(Stored data)
* * * * *
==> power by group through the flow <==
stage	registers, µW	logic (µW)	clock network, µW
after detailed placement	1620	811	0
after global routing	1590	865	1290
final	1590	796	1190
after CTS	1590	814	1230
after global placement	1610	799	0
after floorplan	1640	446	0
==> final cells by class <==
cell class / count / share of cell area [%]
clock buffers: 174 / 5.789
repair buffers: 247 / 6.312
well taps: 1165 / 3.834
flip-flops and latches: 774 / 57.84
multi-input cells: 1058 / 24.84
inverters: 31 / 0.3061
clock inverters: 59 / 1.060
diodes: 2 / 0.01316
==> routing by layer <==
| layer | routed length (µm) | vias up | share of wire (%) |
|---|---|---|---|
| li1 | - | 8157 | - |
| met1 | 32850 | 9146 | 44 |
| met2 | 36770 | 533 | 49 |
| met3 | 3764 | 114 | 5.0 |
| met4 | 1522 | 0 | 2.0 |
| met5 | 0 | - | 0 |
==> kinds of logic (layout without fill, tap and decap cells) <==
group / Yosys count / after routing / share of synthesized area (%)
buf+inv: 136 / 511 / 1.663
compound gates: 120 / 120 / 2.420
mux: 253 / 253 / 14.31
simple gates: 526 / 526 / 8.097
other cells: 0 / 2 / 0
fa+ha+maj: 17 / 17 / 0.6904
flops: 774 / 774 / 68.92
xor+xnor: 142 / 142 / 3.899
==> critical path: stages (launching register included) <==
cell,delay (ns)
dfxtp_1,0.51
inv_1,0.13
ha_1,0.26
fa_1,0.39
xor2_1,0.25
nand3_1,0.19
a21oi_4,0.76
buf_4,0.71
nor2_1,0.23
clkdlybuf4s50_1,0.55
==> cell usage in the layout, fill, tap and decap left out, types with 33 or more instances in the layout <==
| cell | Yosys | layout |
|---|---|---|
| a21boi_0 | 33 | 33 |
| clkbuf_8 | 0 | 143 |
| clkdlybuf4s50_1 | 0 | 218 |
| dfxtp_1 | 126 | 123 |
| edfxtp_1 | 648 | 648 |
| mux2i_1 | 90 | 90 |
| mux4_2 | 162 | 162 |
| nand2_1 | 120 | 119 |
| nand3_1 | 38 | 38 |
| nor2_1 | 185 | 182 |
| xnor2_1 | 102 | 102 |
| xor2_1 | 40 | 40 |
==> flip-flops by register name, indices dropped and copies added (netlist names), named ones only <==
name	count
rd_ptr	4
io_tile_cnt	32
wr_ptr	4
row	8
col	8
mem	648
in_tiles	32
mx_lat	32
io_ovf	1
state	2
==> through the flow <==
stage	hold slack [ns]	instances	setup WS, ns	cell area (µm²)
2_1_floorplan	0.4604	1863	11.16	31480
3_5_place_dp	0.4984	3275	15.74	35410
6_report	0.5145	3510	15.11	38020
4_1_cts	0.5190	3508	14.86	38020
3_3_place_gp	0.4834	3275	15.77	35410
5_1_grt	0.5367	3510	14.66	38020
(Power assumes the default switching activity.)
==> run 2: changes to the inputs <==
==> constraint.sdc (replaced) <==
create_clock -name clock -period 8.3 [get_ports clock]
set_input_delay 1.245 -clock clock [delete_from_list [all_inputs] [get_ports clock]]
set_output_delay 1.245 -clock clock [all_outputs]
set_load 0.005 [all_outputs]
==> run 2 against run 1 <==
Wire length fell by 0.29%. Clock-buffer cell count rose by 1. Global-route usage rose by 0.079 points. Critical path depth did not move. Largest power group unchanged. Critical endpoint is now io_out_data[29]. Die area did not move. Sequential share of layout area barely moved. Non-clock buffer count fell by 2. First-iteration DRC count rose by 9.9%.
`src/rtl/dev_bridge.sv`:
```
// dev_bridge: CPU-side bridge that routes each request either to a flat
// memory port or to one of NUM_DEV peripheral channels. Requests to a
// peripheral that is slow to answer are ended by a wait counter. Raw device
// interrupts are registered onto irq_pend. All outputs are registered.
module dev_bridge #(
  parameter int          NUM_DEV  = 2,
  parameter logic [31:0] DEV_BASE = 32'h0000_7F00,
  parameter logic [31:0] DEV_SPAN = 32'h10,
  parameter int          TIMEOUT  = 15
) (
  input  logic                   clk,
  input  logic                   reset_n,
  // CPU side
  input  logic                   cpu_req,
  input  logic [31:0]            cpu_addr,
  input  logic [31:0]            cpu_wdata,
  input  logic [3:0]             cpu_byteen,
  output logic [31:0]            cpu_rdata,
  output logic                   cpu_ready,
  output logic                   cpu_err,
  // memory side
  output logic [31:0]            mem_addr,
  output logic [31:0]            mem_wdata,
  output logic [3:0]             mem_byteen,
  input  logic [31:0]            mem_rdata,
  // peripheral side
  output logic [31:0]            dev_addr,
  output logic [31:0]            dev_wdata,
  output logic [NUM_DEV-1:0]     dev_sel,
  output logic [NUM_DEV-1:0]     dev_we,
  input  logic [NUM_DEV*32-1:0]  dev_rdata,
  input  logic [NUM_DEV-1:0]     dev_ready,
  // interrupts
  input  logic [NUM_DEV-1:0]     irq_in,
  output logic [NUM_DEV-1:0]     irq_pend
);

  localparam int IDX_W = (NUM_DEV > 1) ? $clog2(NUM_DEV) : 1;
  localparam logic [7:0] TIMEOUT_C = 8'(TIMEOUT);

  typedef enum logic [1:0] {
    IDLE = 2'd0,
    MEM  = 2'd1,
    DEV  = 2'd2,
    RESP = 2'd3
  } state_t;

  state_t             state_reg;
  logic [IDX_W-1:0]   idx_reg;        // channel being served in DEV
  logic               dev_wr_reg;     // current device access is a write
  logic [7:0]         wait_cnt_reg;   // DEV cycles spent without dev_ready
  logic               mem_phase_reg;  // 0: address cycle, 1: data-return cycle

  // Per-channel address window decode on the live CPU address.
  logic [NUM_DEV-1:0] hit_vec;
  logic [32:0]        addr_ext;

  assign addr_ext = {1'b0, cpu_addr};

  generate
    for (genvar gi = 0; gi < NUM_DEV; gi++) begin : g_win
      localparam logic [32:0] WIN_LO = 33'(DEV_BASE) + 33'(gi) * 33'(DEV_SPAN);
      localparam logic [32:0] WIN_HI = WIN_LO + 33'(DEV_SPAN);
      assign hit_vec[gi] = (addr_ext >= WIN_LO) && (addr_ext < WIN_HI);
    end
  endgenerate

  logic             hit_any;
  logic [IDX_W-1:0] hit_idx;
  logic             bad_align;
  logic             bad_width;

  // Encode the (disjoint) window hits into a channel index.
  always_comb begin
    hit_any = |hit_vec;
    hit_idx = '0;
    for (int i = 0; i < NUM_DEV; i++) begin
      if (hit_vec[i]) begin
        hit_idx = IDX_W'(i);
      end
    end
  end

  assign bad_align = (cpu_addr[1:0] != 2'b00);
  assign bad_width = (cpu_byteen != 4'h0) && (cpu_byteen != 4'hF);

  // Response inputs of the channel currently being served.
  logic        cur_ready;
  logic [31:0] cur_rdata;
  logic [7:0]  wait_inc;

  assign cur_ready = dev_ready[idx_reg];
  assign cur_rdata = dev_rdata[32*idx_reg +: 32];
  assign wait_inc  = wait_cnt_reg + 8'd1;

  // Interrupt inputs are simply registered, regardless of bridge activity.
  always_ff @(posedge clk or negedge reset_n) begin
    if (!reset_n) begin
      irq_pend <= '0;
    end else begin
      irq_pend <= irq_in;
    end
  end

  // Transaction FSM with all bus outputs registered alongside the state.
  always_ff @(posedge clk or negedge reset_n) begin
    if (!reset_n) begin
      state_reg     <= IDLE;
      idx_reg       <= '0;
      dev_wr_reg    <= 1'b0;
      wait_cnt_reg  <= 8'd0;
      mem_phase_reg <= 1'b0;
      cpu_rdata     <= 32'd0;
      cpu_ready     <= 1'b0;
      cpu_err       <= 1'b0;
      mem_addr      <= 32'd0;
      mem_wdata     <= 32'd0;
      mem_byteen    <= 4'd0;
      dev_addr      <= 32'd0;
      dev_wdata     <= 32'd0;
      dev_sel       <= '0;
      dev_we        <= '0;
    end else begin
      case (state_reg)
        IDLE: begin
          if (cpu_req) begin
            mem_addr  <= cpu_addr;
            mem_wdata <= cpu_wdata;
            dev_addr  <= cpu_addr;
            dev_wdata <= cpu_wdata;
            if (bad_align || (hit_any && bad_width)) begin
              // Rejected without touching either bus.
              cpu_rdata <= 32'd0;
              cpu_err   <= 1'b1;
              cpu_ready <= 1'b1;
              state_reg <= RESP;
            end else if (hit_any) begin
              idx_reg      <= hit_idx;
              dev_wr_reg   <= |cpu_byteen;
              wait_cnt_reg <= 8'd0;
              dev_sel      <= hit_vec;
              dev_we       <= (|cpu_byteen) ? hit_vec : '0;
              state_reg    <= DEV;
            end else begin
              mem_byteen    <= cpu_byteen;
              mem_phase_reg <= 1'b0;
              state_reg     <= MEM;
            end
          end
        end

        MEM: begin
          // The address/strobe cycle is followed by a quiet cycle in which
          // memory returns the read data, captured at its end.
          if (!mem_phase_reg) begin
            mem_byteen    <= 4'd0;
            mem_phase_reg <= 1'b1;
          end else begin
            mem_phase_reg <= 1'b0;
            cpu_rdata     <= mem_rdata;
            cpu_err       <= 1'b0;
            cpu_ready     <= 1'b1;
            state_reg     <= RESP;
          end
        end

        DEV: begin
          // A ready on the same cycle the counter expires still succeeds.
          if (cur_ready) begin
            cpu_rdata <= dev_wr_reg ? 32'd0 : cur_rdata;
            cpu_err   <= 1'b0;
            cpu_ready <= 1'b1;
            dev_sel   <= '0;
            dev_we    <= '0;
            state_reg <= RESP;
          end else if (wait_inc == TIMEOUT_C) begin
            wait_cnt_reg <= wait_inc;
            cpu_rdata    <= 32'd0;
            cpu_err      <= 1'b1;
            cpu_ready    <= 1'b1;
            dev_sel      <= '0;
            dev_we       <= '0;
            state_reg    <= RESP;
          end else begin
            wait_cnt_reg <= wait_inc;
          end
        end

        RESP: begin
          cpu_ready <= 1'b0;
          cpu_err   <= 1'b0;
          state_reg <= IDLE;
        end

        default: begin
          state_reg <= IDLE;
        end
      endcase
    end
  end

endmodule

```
* * * * *
About this exercise:
Copy out each line of the data above, exactly, if it lies between the line holding "simple gates: 526 / 526 / 8.097" and the line holding "run 2 against", inclusive; copy no other line.

Exercise output:
simple gates: 526 / 526 / 8.097
other cells: 0 / 2 / 0
fa+ha+maj: 17 / 17 / 0.6904
flops: 774 / 774 / 68.92
xor+xnor: 142 / 142 / 3.899
==> critical path: stages (launching register included) <==
cell,delay (ns)
dfxtp_1,0.51
inv_1,0.13
ha_1,0.26
fa_1,0.39
xor2_1,0.25
nand3_1,0.19
a21oi_4,0.76
buf_4,0.71
nor2_1,0.23
clkdlybuf4s50_1,0.55
==> cell usage in the layout, fill, tap and decap left out, types with 33 or more instances in the layout <==
| cell | Yosys | layout |
|---|---|---|
| a21boi_0 | 33 | 33 |
| clkbuf_8 | 0 | 143 |
| clkdlybuf4s50_1 | 0 | 218 |
| dfxtp_1 | 126 | 123 |
| edfxtp_1 | 648 | 648 |
| mux2i_1 | 90 | 90 |
| mux4_2 | 162 | 162 |
| nand2_1 | 120 | 119 |
| nand3_1 | 38 | 38 |
| nor2_1 | 185 | 182 |
| xnor2_1 | 102 | 102 |
| xor2_1 | 40 | 40 |
==> flip-flops by register name, indices dropped and copies added (netlist names), named ones only <==
name	count
rd_ptr	4
io_tile_cnt	32
wr_ptr	4
row	8
col	8
mem	648
in_tiles	32
mx_lat	32
io_ovf	1
state	2
==> through the flow <==
stage	hold slack [ns]	instances	setup WS, ns	cell area (µm²)
2_1_floorplan	0.4604	1863	11.16	31480
3_5_place_dp	0.4984	3275	15.74	35410
6_report	0.5145	3510	15.11	38020
4_1_cts	0.5190	3508	14.86	38020
3_3_place_gp	0.4834	3275	15.77	35410
5_1_grt	0.5367	3510	14.66	38020
(Power assumes the default switching activity.)
==> run 2: changes to the inputs <==
==> constraint.sdc (replaced) <==
create_clock -name clock -period 8.3 [get_ports clock]
set_input_delay 1.245 -clock clock [delete_from_list [all_inputs] [get_ports clock]]
set_output_delay 1.245 -clock clock [all_outputs]
set_load 0.005 [all_outputs]
==> run 2 against run 1 <==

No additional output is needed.